**Exercise**: Beginning with the first line of the data below, set down each line exactly through the line that contains "Configuration macro: RISCV_ALU_ARB_RR_EN".

(Stored data)

________________________________________

===== src/rtl/riscv_alu_arbiter.sv =====
// riscv_alu_arbiter
//
// Shares a single riscv_alu between NREQ requesters. Each requester
// presents an operation with a valid/ready handshake. The arbiter grants
// one operation per cycle when the response slot is free. The ALU result
// is captured on the next edge, tagged with the owner's index, and held
// until that owner drains it. Only one operation is outstanding at a time.
//
// Configuration macro: RISCV_ALU_ARB_RR_EN
//   defined   -> round-robin grant; the search starts just after the last winner
//   undefined -> fixed priority; the lowest requester index wins
//
// Ports
//   clk        : clock; all state changes on the rising edge
//   rst        : synchronous active-high reset
//   req_valid  : [NREQ]        requester i has an operation pending
//   req_ready  : [NREQ]        one-hot grant (combinational)
//   req_a      : [NREQ*WIDTH]  operand a, slice i = [i*WIDTH +: WIDTH]
//   req_b      : [NREQ*WIDTH]  operand b, sliced the same way
//   req_ctrl   : [NREQ*4]      ALU control, slice i = [i*4 +: 4]
//   rsp_valid  : [NREQ]        one-hot; a result is held for requester i
//   rsp_ready  : [NREQ]        requester i accepts its result
//   rsp_data   : [WIDTH]       registered ALU result
//   rsp_zero   : 1             registered zero flag
//   rsp_id     : [IDW]         owner of the held result

// riscv_alu: purely combinational ALU.
// Control codes that are not recognised give result 0 and zero=1.
module riscv_alu #(
  parameter int WIDTH = 32
) (
  input  logic [3:0]       i_ctrl,
  input  logic [WIDTH-1:0] i_a,
  input  logic [WIDTH-1:0] i_b,
  output logic [WIDTH-1:0] o_result,
  output logic             o_zero
);

  // Decode the control code into one of the supported operations.
  // Set-less-than compares the operands as unsigned values.
  always_comb begin
    o_result = '0;
    case (i_ctrl)
      4'b0000: o_result = i_a & i_b;
      4'b0001: o_result = i_a | i_b;
      4'b0010: o_result = i_a + i_b;
      4'b0110: o_result = i_a - i_b;
      4'b0111: o_result = (i_a < i_b) ? {{(WIDTH-1){1'b0}}, 1'b1} : '0;
      4'b1100: o_result = ~(i_a | i_b);
      default: o_result = '0;
    endcase
  end

  assign o_zero = (o_result == '0);

endmodule

module riscv_alu_arbiter #(
  parameter int WIDTH = 32,
  parameter int NREQ  = 2,
  parameter int IDW   = $clog2(NREQ)
) (
  input  logic                  clk,
  input  logic                  rst,
  input  logic [NREQ-1:0]       req_valid,
  output logic [NREQ-1:0]       req_ready,
  input  logic [NREQ*WIDTH-1:0] req_a,
  input  logic [NREQ*WIDTH-1:0] req_b,
  input  logic [NREQ*4-1:0]     req_ctrl,
  output logic [NREQ-1:0]       rsp_valid,
  input  logic [NREQ-1:0]       rsp_ready,
  output logic [WIDTH-1:0]      rsp_data,
  output logic                  rsp_zero,
  output logic [IDW-1:0]        rsp_id
);

  logic [NREQ-1:0]  r_rspValid;
  logic [WIDTH-1:0] r_rspData;
  logic             r_rspZero;
  logic [IDW-1:0]   r_rspId;

  logic             w_drain;
  logic             w_slotFree;
  logic             w_found;
  logic             w_grant;
  logic [IDW-1:0]   w_grantIdx;
  logic [WIDTH-1:0] w_aluA;
  logic [WIDTH-1:0] w_aluB;
  logic [3:0]       w_aluCtrl;
  logic [WIDTH-1:0] w_aluResult;
  logic             w_aluZero;

  // rsp_valid is one-hot on the owner. AND-ing it with rsp_ready therefore
  // picks out only the owner's ready, so ready bits from other requesters
  // have no effect.
  assign w_drain    = |(r_rspValid & rsp_ready);
  assign w_slotFree = (r_rspValid == '0) || w_drain;

`ifdef RISCV_ALU_ARB_RR_EN
  logic [IDW-1:0] r_last;

  // Round-robin search. Start one past the previous winner and wrap modulo
  // NREQ. The first requester found with valid set wins.
  always_comb begin
    w_found    = 1'b0;
    w_grantIdx = '0;
    for (int k = 1; k <= NREQ; k++) begin
      if (!w_found && req_valid[(int'(r_last) + k) % NREQ]) begin
        w_found    = 1'b1;
        w_grantIdx = IDW'((int'(r_last) + k) % NREQ);
      end
    end
  end

  // The pointer moves only when a grant is actually issued. Its reset value
  // of NREQ-1 makes requester 0 the first winner.
  always_ff @(posedge clk) begin
    if (rst) begin
      r_last <= IDW'(NREQ - 1);
    end else if (w_grant) begin
      r_last <= w_grantIdx;
    end
  end
`else
  // Fixed priority. The loop scans downward so that the lowest set index
  // is the last write and therefore wins.
  always_comb begin
    w_found    = 1'b0;
    w_grantIdx = '0;
    for (int i = NREQ - 1; i >= 0; i--) begin
      if (req_valid[i]) begin
        w_found    = 1'b1;
        w_grantIdx = IDW'(i);
      end
    end
  end
`endif

  assign w_grant = w_slotFree && w_found;

  // One-hot grant. It is issued only when the slot can take a new result.
  always_comb begin
    req_ready = '0;
    if (w_grant) begin
      req_ready[w_grantIdx] = 1'b1;
    end
  end

  // Steer the winner's payload into the shared ALU.
  always_comb begin
    w_aluA    = '0;
    w_aluB    = '0;
    w_aluCtrl = '0;
    for (int i = 0; i < NREQ; i++) begin
      if (w_grantIdx == IDW'(i)) begin
        w_aluA    = req_a[i*WIDTH +: WIDTH];
        w_aluB    = req_b[i*WIDTH +: WIDTH];
        w_aluCtrl = req_ctrl[i*4 +: 4];
      end
    end
  end

  riscv_alu #(.WIDTH(WIDTH)) u_alu (
    .i_ctrl   (w_aluCtrl),
    .i_a      (w_aluA),
    .i_b      (w_aluB),
    .o_result (w_aluResult),
    .o_zero   (w_aluZero)
  );

  // Response slot. A grant takes priority over a drain because draining and
  // refilling on the same edge must load the new result. A drain with no
  // new grant clears only the valid bits; data, zero and id keep their
  // last values.
  always_ff @(posedge clk) begin
    if (rst) begin
      r_rspValid <= '0;
      r_rspData  <= '0;
      r_rspZero  <= 1'b1;
      r_rspId    <= '0;
    end else if (w_grant) begin
      r_rspValid <= req_ready;
      r_rspData  <= w_aluResult;
      r_rspZero  <= w_aluZero;
      r_rspId    <= w_grantIdx;
    end else if (w_drain) begin
      r_rspValid <= '0;
    end
  end

  assign rsp_valid = r_rspValid;
  assign rsp_data  = r_rspData;
  assign rsp_zero  = r_rspZero;
  assign rsp_id    = r_rspId;

endmodule
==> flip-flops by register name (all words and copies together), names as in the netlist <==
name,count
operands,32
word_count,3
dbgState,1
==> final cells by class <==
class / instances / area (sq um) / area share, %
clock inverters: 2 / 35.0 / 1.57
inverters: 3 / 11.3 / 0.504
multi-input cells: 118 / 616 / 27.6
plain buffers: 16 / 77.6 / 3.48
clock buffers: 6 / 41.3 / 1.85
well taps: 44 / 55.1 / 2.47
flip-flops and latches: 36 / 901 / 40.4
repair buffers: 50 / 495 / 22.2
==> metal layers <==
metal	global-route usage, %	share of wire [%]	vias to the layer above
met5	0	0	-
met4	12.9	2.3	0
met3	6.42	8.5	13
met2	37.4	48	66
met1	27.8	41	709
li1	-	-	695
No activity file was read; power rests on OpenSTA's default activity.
**src/rtl/tp_pkg.sv**
```systemverilog
// Shared definitions for the test-point capture mux: FSM state encoding,
// heartbeat divider exponent and small decode helpers.
package tp_pkg;

  localparam logic [1:0] TP_STATE_IDLE  = 2'd0;
  localparam logic [1:0] TP_STATE_ARMED = 2'd1;
  localparam logic [1:0] TP_STATE_CAPT  = 2'd2;
  localparam logic [1:0] TP_STATE_DONE  = 2'd3;

  localparam int HB_EXP = 20;

  typedef enum logic [1:0] {
    ST_IDLE  = TP_STATE_IDLE,
    ST_ARMED = TP_STATE_ARMED,
    ST_CAPT  = TP_STATE_CAPT,
    ST_DONE  = TP_STATE_DONE
  } tp_state_e;

  // The source select may only change while no capture is pending or running.
  function automatic logic tp_sel_loadable(input tp_state_e s);
    logic v;
    case (s)
      ST_IDLE:  v = 1'b1;
      ST_DONE:  v = 1'b1;
      ST_ARMED: v = 1'b0;
      ST_CAPT:  v = 1'b0;
      default:  v = 1'b0;
    endcase
    return v;
  endfunction

endpackage

```
**src/rtl/tp_capture_ram.sv**
```systemverilog
// Capture buffer: simple dual-port DEPTH x TPW memory, one write port and one
// registered read port whose output holds between reads.
module tp_capture_ram #(
  parameter int DEPTH = 16,
  parameter int TPW   = 16
) (
  input  logic                     i_clk,
  input  logic                     i_rst,
  input  logic                     i_we,
  input  logic [$clog2(DEPTH)-1:0] i_waddr,
  input  logic [TPW-1:0]           i_wdata,
  input  logic                     i_re,
  input  logic [$clog2(DEPTH)-1:0] i_raddr,
  output logic [TPW-1:0]           o_rdata
);

  logic [TPW-1:0] r_mem [DEPTH];
  logic [TPW-1:0] r_rdata;

  // Storage array; contents are not reset.
  always_ff @(posedge i_clk) begin
    if (i_we) begin
      r_mem[i_waddr] <= i_wdata;
    end
  end

  // Registered read port, cleared by reset and held when no read is issued.
  always_ff @(posedge i_clk) begin
    if (i_rst) begin
      r_rdata <= {TPW{1'b0}};
    end else if (i_re) begin
      r_rdata <= r_mem[i_raddr];
    end else begin
      r_rdata <= r_rdata;
    end
  end

  assign o_rdata = r_rdata;

endmodule

```
**src/rtl/tp_capture_mux.sv**
```systemverilog
// Test-point source mux with triggered capture buffer and readout.
// Optional macro TP_HEARTBEAT_EN puts a slow heartbeat on TP_OUT[TPW-1].
module tp_capture_mux
  import tp_pkg::*;
#(
  parameter int NSRC  = 4,
  parameter int TPW   = 16,
  parameter int DEPTH = 16
) (
  input  logic                    CLK40,
  input  logic                    RST,
  input  logic [NSRC*TPW-1:0]     SRC_DATA,
  input  logic [$clog2(NSRC)-1:0] SEL,
  input  logic                    ARM,
  input  logic [TPW-1:0]          TRIG_MASK,
  input  logic [TPW-1:0]          TRIG_VAL,
  input  logic                    RD_REQ,
  output logic [TPW-1:0]          TP_OUT,
  output logic [TPW-1:0]          RD_DATA,
  output logic                    RD_VLD,
  output logic [1:0]              STATE
);

  localparam int SELW = $clog2(NSRC);
  localparam int AW   = $clog2(DEPTH);
  localparam logic [AW-1:0] LAST_ADDR = AW'(DEPTH - 1);

  tp_state_e      r_state;
  logic [SELW-1:0] r_sel;
  logic [TPW-1:0] r_tp_sel;
  logic [AW-1:0]  r_wr_ptr;
  logic [AW-1:0]  r_rd_ptr;
  logic           r_rd_vld;

  tp_state_e      w_state_nxt;
  logic [AW-1:0]  w_wr_ptr_nxt;
  logic [AW-1:0]  w_rd_ptr_nxt;
  logic [AW-1:0]  w_waddr;
  logic           w_we;
  logic           w_re;
  logic           w_match;

  // Source select register, frozen while a capture is pending or running.
  always_ff @(posedge CLK40) begin
    if (RST) begin
      r_sel <= {SELW{1'b0}};
    end else if (tp_sel_loadable(r_state)) begin
      r_sel <= SEL;
    end else begin
      r_sel <= r_sel;
    end
  end

  // Selected bus register; this unmodified copy feeds trigger and capture.
  always_ff @(posedge CLK40) begin
    if (RST) begin
      r_tp_sel <= {TPW{1'b0}};
    end else begin
      r_tp_sel <= SRC_DATA[r_sel*TPW +: TPW];
    end
  end

  assign w_match = (((r_tp_sel ^ TRIG_VAL) & TRIG_MASK) == {TPW{1'b0}});

  // Next-state, buffer write/read strobes and pointer updates.
  always_comb begin
    w_state_nxt  = r_state;
    w_wr_ptr_nxt = r_wr_ptr;
    w_rd_ptr_nxt = r_rd_ptr;
    w_waddr      = r_wr_ptr;
    w_we         = 1'b0;
    w_re         = 1'b0;
    case (r_state)
      ST_IDLE: begin
        if (ARM) begin
          w_state_nxt  = ST_ARMED;
          w_wr_ptr_nxt = {AW{1'b0}};
          w_rd_ptr_nxt = {AW{1'b0}};
        end else begin
          w_state_nxt = ST_IDLE;
        end
      end
      ST_ARMED: begin
        if (w_match) begin
          w_we         = 1'b1;
          w_waddr      = {AW{1'b0}};
          w_wr_ptr_nxt = AW'(1);
          w_state_nxt  = ST_CAPT;
        end else begin
          w_state_nxt = ST_ARMED;
        end
      end
      ST_CAPT: begin
        w_we = 1'b1;
        if (r_wr_ptr == LAST_ADDR) begin
          w_wr_ptr_nxt = {AW{1'b0}};
          w_state_nxt  = ST_DONE;
        end else begin
          w_wr_ptr_nxt = r_wr_ptr + AW'(1);
          w_state_nxt  = ST_CAPT;
        end
      end
      ST_DONE: begin
        // ARM takes priority over a simultaneous read request.
        if (ARM) begin
          w_rd_ptr_nxt = {AW{1'b0}};
          w_wr_ptr_nxt = {AW{1'b0}};
          w_state_nxt  = ST_ARMED;
        end else if (RD_REQ) begin
          w_re         = 1'b1;
          w_rd_ptr_nxt = r_rd_ptr + AW'(1);
        end else begin
          w_state_nxt = ST_DONE;
        end
      end
      default: begin
        w_state_nxt  = ST_IDLE;
        w_wr_ptr_nxt = {AW{1'b0}};
        w_rd_ptr_nxt = {AW{1'b0}};
      end
    endcase
  end

  // FSM state, pointers and read-valid qualifier.
  always_ff @(posedge CLK40) begin
    if (RST) begin
      r_state  <= ST_IDLE;
      r_wr_ptr <= {AW{1'b0}};
      r_rd_ptr <= {AW{1'b0}};
      r_rd_vld <= 1'b0;
    end else begin
      r_state  <= w_state_nxt;
      r_wr_ptr <= w_wr_ptr_nxt;
      r_rd_ptr <= w_rd_ptr_nxt;
      r_rd_vld <= w_re;
    end
  end

  tp_capture_ram #(
    .DEPTH (DEPTH),
    .TPW   (TPW)
  ) u_ram (
    .i_clk   (CLK40),
    .i_rst   (RST),
    .i_we    (w_we),
    .i_waddr (w_waddr),
    .i_wdata (r_tp_sel),
    .i_re    (w_re),
    .i_raddr (r_rd_ptr),
    .o_rdata (RD_DATA)
  );

  assign RD_VLD = r_rd_vld;
  assign STATE  = r_state;

`ifdef TP_HEARTBEAT_EN
  logic [HB_EXP-1:0] r_hb_cnt;
  logic              r_hb;

  // Free-running divider; the heartbeat flips each time it wraps.
  always_ff @(posedge CLK40) begin
    if (RST) begin
      r_hb_cnt <= {HB_EXP{1'b0}};
      r_hb     <= 1'b0;
    end else begin
      r_hb_cnt <= r_hb_cnt + HB_EXP'(1);
      if (&r_hb_cnt) begin
        r_hb <= ~r_hb;
      end else begin
        r_hb <= r_hb;
      end
    end
  end

  assign TP_OUT = {r_hb, r_tp_sel[TPW-2:0]};
`else
  assign TP_OUT = r_tp_sel;
`endif

endmodule

```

________________________________________

**Task result**:
===== src/rtl/riscv_alu_arbiter.sv =====
// riscv_alu_arbiter
//
// Shares a single riscv_alu between NREQ requesters. Each requester
// presents an operation with a valid/ready handshake. The arbiter grants
// one operation per cycle when the response slot is free. The ALU result
// is captured on the next edge, tagged with the owner's index, and held
// until that owner drains it. Only one operation is outstanding at a time.
//
// Configuration macro: RISCV_ALU_ARB_RR_EN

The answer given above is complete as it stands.